*** Data shown ***
--- src/spp_params.svh ---
/*
  Constants for the serial peripheral port: bit positions, reset values, timing counts.
  Assumes inclusion by the package and by design files of this block only.
*/
`ifndef SPP_PARAMS_SVH
`define SPP_PARAMS_SVH

`define SPP_CTRL_MODE_BIT 0
`define SPP_FMT_PHASE_BIT 16
`define SPP_FMT_POL_BIT 17
`define SPP_FMT_PS_LSB 8
`define SPP_FMT_PS_MSB 15
`define SPP_WORD_BITS 16
`define SPP_CTRL_RESET 32'h00000000
`define SPP_FMT_RESET 32'h00000000
`define SPP_CLK_PERIOD_PS 4000
`define SPP_MIN_SCLK_PS 25000
`define SPP_MIN_SCLK_CYC ((`SPP_MIN_SCLK_PS + `SPP_CLK_PERIOD_PS - 1) / `SPP_CLK_PERIOD_PS)
`define SPP_BUF_DEPTH 2

`endif

--- src/spp_pkg.sv ---
/*
  Types shared by the serial peripheral port.
  Assumes spp_params.svh is on the include path.
*/
`include "spp_params.svh"

package spp_pkg;
  // Received or transmitted word
  typedef logic [`SPP_WORD_BITS-1:0] spp_word_type;

  // Status sent out of the port
  typedef struct packed {
    logic frame_active;
    logic word_valid;
    logic period_error;
  } spp_status_type;

  typedef enum logic [1:0] {
    SPP_IDLE,
    SPP_SHIFT,
    SPP_DONE
  } spp_state_type;
endpackage

--- src/spp_buffer.sv ---
/*
  Two-entry valid/ready buffer carrying received words to the user.
  Assumes one clock and an active-high asynchronous reset.
*/
`timescale 1ns/1ps
`include "spp_params.svh"

module spp_buffer (
  input wire logic clk_i,
  input wire logic rst_i,
  input wire spp_pkg::spp_word_type in_data_i,
  input wire logic in_valid_i,
  output logic in_ready_o,
  output spp_pkg::spp_word_type out_data_o,
  output logic out_valid_o,
  input wire logic out_ready_i
);
  import spp_pkg::*;

  spp_word_type mem_q [0:`SPP_BUF_DEPTH-1];
  logic wr_q;
  logic rd_q;
  logic [1:0] count_q;
  logic push;
  logic pop;

  // Handshake terms; full stalls the source
  assign in_ready_o = (count_q != 2'h2);
  assign out_valid_o = (count_q != 2'h0);
  assign out_data_o = mem_q[rd_q];
  assign push = in_valid_i && in_ready_o;
  assign pop = out_valid_o && out_ready_i;

  // Storage write
  always_ff @(posedge clk_i) begin
    if (push) begin
      mem_q[wr_q] <= in_data_i;
    end
  end

  // Pointers and fill count
  always_ff @(posedge clk_i or posedge rst_i) begin
    if (rst_i) begin
      wr_q <= 1'b0;
      rd_q <= 1'b0;
      count_q <= 2'h0;
    end else begin
      if (push) begin
        wr_q <= ~wr_q;
      end
      if (pop) begin
        rd_q <= ~rd_q;
      end
      count_q <= count_q + {1'b0, push} - {1'b0, pop};
    end
  end

  no_overfill_a: assert property (@(posedge clk_i) disable iff (rst_i) count_q <= 2'h2)
    else $error("buffer count above depth");
endmodule // spp_buffer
***
_What is required_
Tell how many lines of the data above hold the string "else". Give only the number.

_Solution to this problem_
2